Study Calls for Tougher Enforcement of Treaties on Curbing Nuclear Weapons
Lisa Schlein | Geneva 01 February 2010
A new study by an independent commission of global experts is calling for stronger enforcement of the Non-proliferation Treaty to deter countries from acquiring these weapons of ultimate destruction.
The study by the International Commission on Nuclear Non-Proliferation and Disarmament offers a pragmatic, hard-headed analysis of the dangers posed by nuclear weapons. Sponsored by the governments of Australia and Japan, it offers suggestions of actions that should be taken to try to eliminate this threat.
As long as any state has nuclear weapons, the report argues other states will want to acquire them and as long as nuclear weapons exist, somebody is bound to use them by accident or by design.

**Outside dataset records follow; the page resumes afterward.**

[src/rtl/load_store_queue_pkg.sv]
`default_nettype none
// ----------------------------------------------------------------------------
// load_store_queue_pkg : shared op codes, widths, FSM states and load helpers
// Rev 1.0
// ----------------------------------------------------------------------------
package load_store_queue_pkg;

  localparam int ROB_WIDTH = 4;
  localparam int LSB_WIDTH = 3;

  localparam logic [3:0] OP_LB  = 4'b0000;
  localparam logic [3:0] OP_LH  = 4'b0001;
  localparam logic [3:0] OP_LW  = 4'b0010;
  localparam logic [3:0] OP_LBU = 4'b0100;
  localparam logic [3:0] OP_LHU = 4'b0101;
  localparam logic [3:0] OP_SB  = 4'b1000;
  localparam logic [3:0] OP_SH  = 4'b1001;
  localparam logic [3:0] OP_SW  = 4'b1010;

  typedef enum logic [1:0] {
    ST_IDLE = 2'd0,
    ST_MEM  = 2'd1,
    ST_RESP = 2'd2
  } lsq_state_e;

  function automatic logic is_store(input logic [3:0] op);
    return op[3];
  endfunction

  function automatic logic [31:0] load_extend(input logic [3:0] op, input logic [31:0] d);
    case (op)
      OP_LB:   return {{24{d[7]}}, d[7:0]};
      OP_LH:   return {{16{d[15]}}, d[15:0]};
      OP_LBU:  return {24'h0, d[7:0]};
      OP_LHU:  return {16'h0, d[15:0]};
      OP_LW:   return d;
      default: return d;
    endcase
  endfunction

endpackage
`default_nettype wire

[src/rtl/load_store_queue_wakeup.sv]
`default_nettype none
// ----------------------------------------------------------------------------
// lsq_wakeup : CDB_N-way tag match and value select, lowest channel wins
// Rev 1.0
// ----------------------------------------------------------------------------
module lsq_wakeup #(
  parameter int ROB_W = 4,
  parameter int CDB_N = 2
) (
  input  logic [ROB_W-1:0]       tag_i,
  input  logic [CDB_N-1:0]       cdb_valid_i,
  input  logic [CDB_N*ROB_W-1:0] cdb_rob_i,
  input  logic [CDB_N*32-1:0]    cdb_val_i,
  output logic                   hit_o,
  output logic [31:0]            val_o
);

  // Scanning downward lets the lowest matching channel overwrite the others.
  always_comb begin
    hit_o = 1'b0;
    val_o = 32'h0;
    for (int c = CDB_N - 1; c >= 0; c--) begin
      if (cdb_valid_i[c] && (cdb_rob_i[c*ROB_W +: ROB_W] == tag_i)) begin
        hit_o = 1'b1;
        val_o = cdb_val_i[c*32 +: 32];
      end
    end
  end

endmodule
`default_nettype wire

[src/rtl/load_store_queue.sv]
`default_nettype none
// ----------------------------------------------------------------------------
// load_store_queue : in-order LSQ with CDB wakeup, store commit and flush.
// Build macro LSQ_LOAD_EXT_EN: sign/zero-extend load data inside the queue.
// Rev 1.0
// ----------------------------------------------------------------------------
module load_store_queue
  import load_store_queue_pkg::*;
#(
  parameter int DEPTH = 1 << LSB_WIDTH,
  parameter int ROB_W = ROB_WIDTH,
  parameter int CDB_N = 2
) (
  input  logic                   clk_in,
  input  logic                   rst_in,
  input  logic                   rdy_in,
  input  logic                   clear,
  output logic                   full,
  input  logic                   iss_valid,
  input  logic [3:0]             iss_type,
  input  logic [31:0]            iss_vj,
  input  logic [31:0]            iss_vk,
  input  logic                   iss_dj,
  input  logic                   iss_dk,
  input  logic [ROB_W-1:0]       iss_qj,
  input  logic [ROB_W-1:0]       iss_qk,
  input  logic [31:0]            iss_imm,
  input  logic [ROB_W-1:0]       iss_rob,
  input  logic [CDB_N-1:0]       cdb_valid,
  input  logic [CDB_N*ROB_W-1:0] cdb_rob,
  input  logic [CDB_N*32-1:0]    cdb_val,
  input  logic                   commit_valid,
  input  logic [ROB_W-1:0]       commit_rob,
  output logic                   mem_req,
  output logic [3:0]             mem_type,
  output logic [31:0]            mem_addr,
  output logic [31:0]            mem_wdata,
  input  logic                   mem_done,
  input  logic [31:0]            mem_rdata,
  output logic                   out_valid,
  output logic [ROB_W-1:0]       out_rob,
  output logic [31:0]            out_val
);

  localparam int PTR_W = $clog2(DEPTH);
  localparam int CNT_W = PTR_W + 1;

  logic [DEPTH-1:0] busy_q, dj_q, dk_q, cmt_q;
  logic [3:0]       type_q [DEPTH];
  logic [31:0]      vj_q   [DEPTH];
  logic [31:0]      vk_q   [DEPTH];
  logic [31:0]      imm_q  [DEPTH];
  logic [ROB_W-1:0] qj_q   [DEPTH];
  logic [ROB_W-1:0] qk_q   [DEPTH];
  logic [ROB_W-1:0] rob_q  [DEPTH];

  logic [PTR_W-1:0] head_q, head_d, tail_q, tail_d;
  logic [CNT_W-1:0] count_q, count_d, keep_cnt;

  lsq_state_e       state_q;
  logic             mem_req_q, out_valid_q;
  logic [3:0]       mem_type_q;
  logic [31:0]      mem_addr_q, mem_wdata_q, out_val_q;
  logic [ROB_W-1:0] out_rob_q;

  logic [DEPTH-1:0] wj_hit, wk_hit, cmt_hit, keep;
  logic [31:0]      wj_val [DEPTH];
  logic [31:0]      wk_val [DEPTH];
  logic             ij_hit, ik_hit;
  logic [31:0]      ij_val, ik_val;
  logic             retire, iss_ok, h_store, h_ready;
  logic [31:0]      ld_data;

  generate
    for (genvar i = 0; i < DEPTH; i++) begin : g_ent
      lsq_wakeup #(.ROB_W(ROB_W), .CDB_N(CDB_N)) u_wj (
        .tag_i(qj_q[i]), .cdb_valid_i(cdb_valid), .cdb_rob_i(cdb_rob),
        .cdb_val_i(cdb_val), .hit_o(wj_hit[i]), .val_o(wj_val[i])
      );
      lsq_wakeup #(.ROB_W(ROB_W), .CDB_N(CDB_N)) u_wk (
        .tag_i(qk_q[i]), .cdb_valid_i(cdb_valid), .cdb_rob_i(cdb_rob),
        .cdb_val_i(cdb_val), .hit_o(wk_hit[i]), .val_o(wk_val[i])
      );
      assign cmt_hit[i] = commit_valid && busy_q[i] && is_store(type_q[i]) &&
                          (rob_q[i] == commit_rob);
      // Committed stores survive a flush; the entry retiring this cycle never does.
      assign keep[i] = busy_q[i] && is_store(type_q[i]) && (cmt_q[i] || cmt_hit[i]) &&
                       !(retire && (head_q == PTR_W'(i)));
    end
  endgenerate

  lsq_wakeup #(.ROB_W(ROB_W), .CDB_N(CDB_N)) u_iss_j (
    .tag_i(iss_qj), .cdb_valid_i(cdb_valid), .cdb_rob_i(cdb_rob),
    .cdb_val_i(cdb_val), .hit_o(ij_hit), .val_o(ij_val)
  );
  lsq_wakeup #(.ROB_W(ROB_W), .CDB_N(CDB_N)) u_iss_k (
    .tag_i(iss_qk), .cdb_valid_i(cdb_valid), .cdb_rob_i(cdb_rob),
    .cdb_val_i(cdb_val), .hit_o(ik_hit), .val_o(ik_val)
  );

  assign full    = (count_q == CNT_W'(DEPTH));
  assign retire  = (state_q == ST_RESP);
  assign iss_ok  = iss_valid && !clear && (!full || retire);
  assign h_store = is_store(type_q[head_q]);
  assign h_ready = busy_q[head_q] && !dj_q[head_q] && !dk_q[head_q] &&
                   (!h_store || cmt_q[head_q]);

`ifdef LSQ_LOAD_EXT_EN
  assign ld_data = load_extend(type_q[head_q], mem_rdata);
`else
  assign ld_data = mem_rdata;
`endif

  always_comb begin
    keep_cnt = '0;
    for (int i = 0; i < DEPTH; i++) begin
      keep_cnt = keep_cnt + CNT_W'(keep[i]);
    end
    head_d = retire ? head_q + PTR_W'(1) : head_q;
    if (clear) begin
      count_d = keep_cnt;
      tail_d  = head_d + keep_cnt[PTR_W-1:0];
    end else begin
      count_d = count_q;
      tail_d  = tail_q;
      if (iss_ok) begin
        count_d = count_d + CNT_W'(1);
        tail_d  = tail_q + PTR_W'(1);
      end
      if (retire) begin
        count_d = count_d - CNT_W'(1);
      end
    end
  end

  always_ff @(posedge clk_in) begin
    if (rst_in) begin
      head_q  <= '0;
      tail_q  <= '0;
      count_q <= '0;
    end else if (rdy_in) begin
      head_q  <= head_d;
      tail_q  <= tail_d;
      count_q <= count_d;
    end
  end

  // Issue is written last so it wins over a retire of the same slot.
  always_ff @(posedge clk_in) begin
    if (rst_in) begin
      busy_q <= '0;
      dj_q   <= '0;
      dk_q   <= '0;
      cmt_q  <= '0;
    end else if (rdy_in) begin
      for (int i = 0; i < DEPTH; i++) begin
        if (busy_q[i] && dj_q[i] && wj_hit[i]) begin
          vj_q[i] <= wj_val[i];
          dj_q[i] <= 1'b0;
        end
        if (busy_q[i] && dk_q[i] && wk_hit[i]) begin
          vk_q[i] <= wk_val[i];
          dk_q[i] <= 1'b0;
        end
        if (cmt_hit[i]) begin
          cmt_q[i] <= 1'b1;
        end
        if ((retire && (head_q == PTR_W'(i))) || (clear && !keep[i])) begin
          busy_q[i] <= 1'b0;
          cmt_q[i]  <= 1'b0;
        end
      end
      if (iss_ok) begin
        busy_q[tail_q] <= 1'b1;
        cmt_q[tail_q]  <= 1'b0;
        type_q[tail_q] <= iss_type;
        imm_q[tail_q]  <= iss_imm;
        rob_q[tail_q]  <= iss_rob;
        qj_q[tail_q]   <= iss_qj;
        qk_q[tail_q]   <= iss_qk;
        vj_q[tail_q]   <= (iss_dj && ij_hit) ? ij_val : iss_vj;
        vk_q[tail_q]   <= (iss_dk && ik_hit) ? ik_val : iss_vk;
        dj_q[tail_q]   <= iss_dj && !ij_hit;
        dk_q[tail_q]   <= iss_dk && !ik_hit;
      end
    end
  end

  always_ff @(posedge clk_in) begin
    if (rst_in) begin
      state_q     <= ST_IDLE;
      mem_req_q   <= 1'b0;
      mem_type_q  <= 4'h0;
      mem_addr_q  <= 32'h0;
      mem_wdata_q <= 32'h0;
      out_valid_q <= 1'b0;
      out_rob_q   <= '0;
      out_val_q   <= 32'h0;
    end else if (rdy_in) begin
      out_valid_q <= 1'b0;
      case (state_q)
        ST_IDLE: begin
          if (h_ready && !(clear && !h_store)) begin
            state_q     <= ST_MEM;
            mem_req_q   <= 1'b1;
            mem_type_q  <= type_q[head_q];
            mem_addr_q  <= vj_q[head_q] + imm_q[head_q];
            mem_wdata_q <= h_store ? vk_q[head_q] : 32'h0;
          end
        end
        ST_MEM: begin
          // Only loads can be in flight uncommitted, so a flush abandons them.
          if (clear && !h_store) begin
            state_q   <= ST_IDLE;
            mem_req_q <= 1'b0;
          end else if (mem_done) begin
            state_q     <= ST_RESP;
            mem_req_q   <= 1'b0;
            out_valid_q <= 1'b1;
            out_rob_q   <= rob_q[head_q];
            out_val_q   <= h_store ? 32'h0 : ld_data;
          end
        end
        ST_RESP: state_q <= ST_IDLE;
        default: state_q <= ST_IDLE;
      endcase
    end
  end

  assign mem_req   = mem_req_q;
  assign mem_type  = mem_type_q;
  assign mem_addr  = mem_addr_q;
  assign mem_wdata = mem_wdata_q;
  assign out_valid = out_valid_q;
  assign out_rob   = out_rob_q;
  assign out_val   = out_val_q;

endmodule
`default_nettype wire

[config.mk]
export PLATFORM = sky130hd
export DESIGN_NAME = load_store_queue
export DESIGN_NICKNAME = d
export VERILOG_FILES = /design/src/rtl/load_store_queue_pkg.sv /design/src/rtl/load_store_queue_wakeup.sv /design/src/rtl/load_store_queue.sv
export SDC_FILE = /design/constraint.sdc
export NUM_CORES = 2
export LEC_CHECK = 0
export CAP_MARGIN = 40
export CORE_MARGIN = 2
export CORE_UTILIZATION = 45
export DETAILED_ROUTE_END_ITERATION = 12
export PLACE_DENSITY_LB_ADDON = 0.12
export SLEW_MARGIN = 20
export SYNTH_ARGS = -nofsm -noshare
export SYNTH_HDL_FRONTEND = slang
export SYNTH_SLANG_ARGS = --single-unit
[constraint.sdc]
create_clock -name clk_in -period 5.41 [get_ports clk_in]
set_clock_uncertainty 0.2 [all_clocks]
set_input_delay 1.082 -clock clk_in [delete_from_list [all_inputs] [get_ports clk_in]]
set_output_delay 1.082 -clock clk_in [all_outputs]
set_load 0.01 [all_outputs]
---- Yosys cells after proc, flatten, opt, wreduce, memory -nomap -nowiden ----
Memory sizes are Yosys's and may differ from the RTL's. A register that Yosys moved wholly into a read port is not among the register bits.
Index checks and enable logic that the tools add are counted.
word-level totals
  register bits after elaboration ......... 146
  memory bits (writable) .................. 896
  input bits .............................. 231
  output and inout bits ................... 107
  word-level logic and storage cells ...... 582
  memories kept ........................... 7
memories
  memory           depth  bits a word  rd ports  clocked after Yosys merged registers in  wr ports  RTL line                RTL
  imm_q            8      32           1         1                                        1         load_store_queue.sv:52  logic [31:0] imm_q [DEPTH];
  vj_q             8      32           1         1                                        9         load_store_queue.sv:50  logic [31:0] vj_q [DEPTH];
  vk_q             8      32           1         1                                        9         load_store_queue.sv:51  logic [31:0] vk_q [DEPTH];
  qj_q             8      4            8         0                                        1         load_store_queue.sv:53  logic [ROB_W-1:0] qj_q [DEPTH];
  qk_q             8      4            8         0                                        1         load_store_queue.sv:54  logic [ROB_W-1:0] qk_q [DEPTH];
  rob_q            8      4            9         1                                        1         load_store_queue.sv:55  logic [ROB_W-1:0] rob_q [DEPTH];
  1 more memories  n/a    n/a          n/a       n/a                                      n/a       n/a
cells by class
  $add $sub $neg .......................... 13
  order comparisons ....................... 3
  equality and inequality tests ........... 56
  multiplexer cells ....................... 290
  bitwise gates (word level) .............. 4
  reduce and logical (&&, ||, !) cells .... 195
operators with widths
  operator                                                                      number
  32-bit two-way mux                                                            40
  1-bit two-way mux                                                             219
  4-bit equality test                                                           44
  1-bit logical AND                                                             144
  3-bit two-way mux                                                             11
  32-bit adder                                                                  1
  8-bit two-way mux                                                             4
  1-bit zero test                                                               24
  1-bit logical OR                                                              18
  4-bit by 1-bit adder with 4-bit output                                        4
  8-bit bitwise mux                                                             2
  4-bit two-way mux                                                             4
  1-bit binary-select mux with 3-bit select                                     4
  3-bit equality test, second input constant                                    4
  8-bit AND                                                                     1
  3-bit by 4-bit less-than comparator with 1-bit output, second input constant  2
  8-bit NOT                                                                     1
  8-bit bitwise OR                                                              1
  4-bit AND reduction                                                           2
  3-bit by 1-bit adder with 3-bit output, second input constant                 2
  3-bit by 2-bit equality test with 1-bit output, second input constant         2
  2-bit two-way mux                                                             3
  3-bit AND reduction                                                           2
  3-bit by 1-bit adder with 4-bit output                                        1
  20 further kinds                                                              21

---- Longest topological paths before layout ----
  depth after elaboration ................. 15
  mapped depth ............................ 21
  gate-level depth less buffers ........... 20

---- By module ----
A second synthesis with hierarchy kept.
unflattened totals
  cell total of the unflattened synthesis .. 5878
  area, all modules ....................... 64630.7 µm²
modules (own cells, without submodules)
  module            times used  cells an instance  area each (µm²)  seq. area each (µm²)
  load_store_queue  1           3628               47829.6          29968.7
  lsq_wakeup        18          125                933.4            0.0

---- Least setup slack after synthesis ----
Ideal clock, no wire load.
  kind .................................... input port to flip-flop
  start ................................... input commit_rob[2]
  end ..................................... register tail_q[2]
  setup time .............................. 115 ps
  data arrival time ....................... 5363 ps
  data required time ...................... 5095 ps
  path slack .............................. -268 ps
  stages on the path ...................... 21
  path buffers ............................ 1
  cell sequence ........................... clkbuf_1 xor2_1 nor2_1 a41o_1 nand3_1 a21oi_1 fa_1 inv_1 fa_1 fa_1 inv_1 ha_1 inv_1 fa_1 inv_1 fa_1 xnor2_1 xnor2_1 a22oi_1 o21ai_0 and2_1
between the ends
  longest elaborated chain between the ends .. 14
  elaborated cells on any way between the ends .. 49
  those cells by class .................... add/sub (8); eq/ne (8); mux (1); reduce/logical (32)
RTL lines
  item                                                 RTL line                 RTL
  start: declaration                                   load_store_queue.sv:33   input logic [ROB_W-1:0] commit_rob,
  4-bit equality test                                  load_store_queue.sv:85   (rob_q[i] == commit_rob);
  1-bit logical AND                                    load_store_queue.sv:84   assign cmt_hit[i] = commit_valid && busy_q[i] && is_store(type_q[i]) &&
  1-bit logical OR                                     load_store_queue.sv:87   assign keep[i] = busy_q[i] && is_store(type_q[i]) && (cmt_q[i] || cmt_hit[i]) &&
  1-bit logical AND (2 in a row)                       load_store_queue.sv:87
  1-bit by 1-bit adder with 2-bit output               load_store_queue.sv:117  keep_cnt = keep_cnt + CNT_W'(keep[i]);
  2-bit by 1-bit adder with 3-bit output               load_store_queue.sv:117
  3-bit by 1-bit adder with 4-bit output               load_store_queue.sv:117
  4-bit by 1-bit adder with 4-bit output (3 in a row)  load_store_queue.sv:117
  4-bit by 1-bit adder with 4-bit output *             load_store_queue.sv:117
  3-bit adder *                                        load_store_queue.sv:122  tail_d = head_d + keep_cnt[PTR_W-1:0];
  3-bit two-way mux *                                  load_store_queue.sv:120  if (clear) begin
  end signal: assignment                               load_store_queue.sv:143  tail_q <= tail_d;
  end: declaration                                     load_store_queue.sv:57   logic [PTR_W-1:0] head_q, head_d, tail_q, tail_d;
Mark *: on every way between the ends. The rest lies on a longest branch, timed or not.
A chain may end at the register's enable or synchronous reset.

---- Worst setup path in the final report ----
  start ................................... input commit_rob[1]
  end ..................................... register tail_q[2]
The elaborated chain is that of the path after synthesis.

==> out/metrics.yaml <==
wl_um: 203000
die_height_um: 361
cap_violations: 0
holdCritStartpoint: "out_val[0]"
end_kind: "flip-flop"
routed.top_layer: "met4"
ys.flop_type: "edfxtp_1"
area_growth_pct: 17.3
critPathKind: "input pin to flip-flop"
grt_pass1_wl_um: 291000
syn_area_per_cell_um2: 12.1
dr_wl_met3_um: 20600
cts_sinks: 1049
crit_required_ns: 5.85
status: "finished, final reports clean"
fin_total_pwr_mw: 18.4
drv_slew: 0
r2r_end: "tail_q[2]"
min_path_cells: 2
min_to: "out_val[0]"
crit_fanout: 5
netlist_instances: 4748
wl_met1_um: 83800
hold_violations: 0
async_flop_share: 0
fp-row-count: 130
nFillCells: 10700
design_area_mm2: 0.0672
powerDensity_mw_per_mm2: 274
core_area_mm2: 0.126
grt_max_degree: 120
holdWs_ns: 0.250
drt.antenna.violating_nets: 0
r2r-start: "rob_q[0][1]"
dp_hpwl_um: 119000
die_w_um: 361
clock_latency_ns: 0.77
io_buffers: 337
stdcell_count: 6663
io_pins: 338
root_buffer: "clkbuf_16"
r2r_slack_ns: 0.55
synth_top_cells_by_area: "edfxtp_1 47%, mux2i_1 9.8%, mux4_2 8.3%, o31ai_1 6.7%, dfxtp_1 5.3%"
cts_buffers: 116
period_needed_ns: 4.99
drt_first_pass_iters: 6
ys_seq_elements: 1049
placed_cells: 6430
track_usage: 0.305
finalSetupViolations: 0
cts_htree_levels: 3
vias: 42500
max_freq_mhz: 200
relSlewSlack: 0.368
rsz0062_at_grt: "no"
route.met2.wl_um: 92100
dpl_cell_area_mm2: 0.0633
synth-seq-area-share: 0.523
syn_nets: 5030
synth-edff-count: 896
p_leak_nw: 20.3
via_per_inst: 6.38
drive_gt1_frac: 0.159
yosysTopAreaCellShare: 0.470
tritoncts: "done"
gp_congestion: 0.869
drc: 0
ys_warn_count: 0
nNetsFinal: 5189
clk_pin_slew_ns: 0.06
start_util: 0.454
routedWlPerCell_um: 30.5
cts-hold-fix-buffers: 0
antenna_found_initial: 3
cts_max_path_buffers: 3
grt_pass1_vias: 41100
worst_setup_path_start_kind: "input pin"
overflow: 0
worstMarginPinSlew_ns: 0.948
synth_cell_type_count: 68
yosys.area.top_type: "edfxtp_1"
final_util: 0.533
peakVddDrop_mv: 0.231
min_period_over_period: 0.923
dieArea_mm2: 0.130
worstPathArrival_ns: 5.43
synthTopCellsByCount: "896 x edfxtp_1, 645 x nand2_1, 561 x mux2i_1"
drtIter0Drc: 5217
hold_path_class: "flip-flop to flip-flop"
netlist_area_mm2: 0.0573
yosys.cell_count.top_type: "edfxtp_1"
reg2reg_depth: 20
==> worst max path at each step <==
stage                        startpoint   endpoint  slack [ns]  cells after the start
after CTS                 commit_rob[1]  tail_q[2]        0.08                     21
final                     commit_rob[1]  tail_q[2]        0.42                     21
after global routing      commit_rob[1]  tail_q[2]        0.15                     21
after detailed placement  commit_rob[1]  tail_q[2]       -0.70                     21
after floorplan           commit_rob[2]  tail_q[2]       0.009                     21
after global placement    commit_rob[1]  tail_q[2]       -0.69                     21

Gareth Evans is a former Australian foreign minister and current co-chair of the commission. He says enforcement of the treaty must be strengthened.
He says this is necessary to prevent states from getting the material to produce a bomb under the guise of using it for peaceful nuclear energy.
He says this was the scenario employed by North Korea, which was able to achieve its nuclear capability while sheltering under the umbrella of the NPT.
"And, of course, the extent to which Iran has been able to duck and weave in terms of its reporting obligations, transparency obligations and just ignore Security Council resolutions directed at it on the enrichment issue itself is troubling -- as is some of the failures of investigation by the [International Atomic Energy Agency] itself in anticipating some of these situations," Evans said.
He says more pressure must be put on Iran to comply with Security Council resolutions. He says Russia and China must cooperate in imposing sanctions on Teheran.
But he says ultimately there will have to be a negotiated solution to get Iran back into line, and it still will not be possible to reverse the clock on enrichment.
"Iran clearly is not going to be deterred from having enrichment capability and maybe even greater break-out capability in a sense of further development of weapon design and all the rest of it. So, within a relatively short time it could, if it wanted to, actually make weapons. I do not think Iran is going to be deterred from having that posture. But, I do think it can be deterred and persuaded not to go the step that really matters actually turning that into weapons," Evans said.
There are an estimated 23,000 nuclear weapons in the world. The United States and Russia together possess 22,000. The study says it should be possible to cut these weapons down to 2,000 warheads by 2025.
It says all countries should sign a "no-first use doctrine" and nuclear states should agree not to deploy most of these weapons.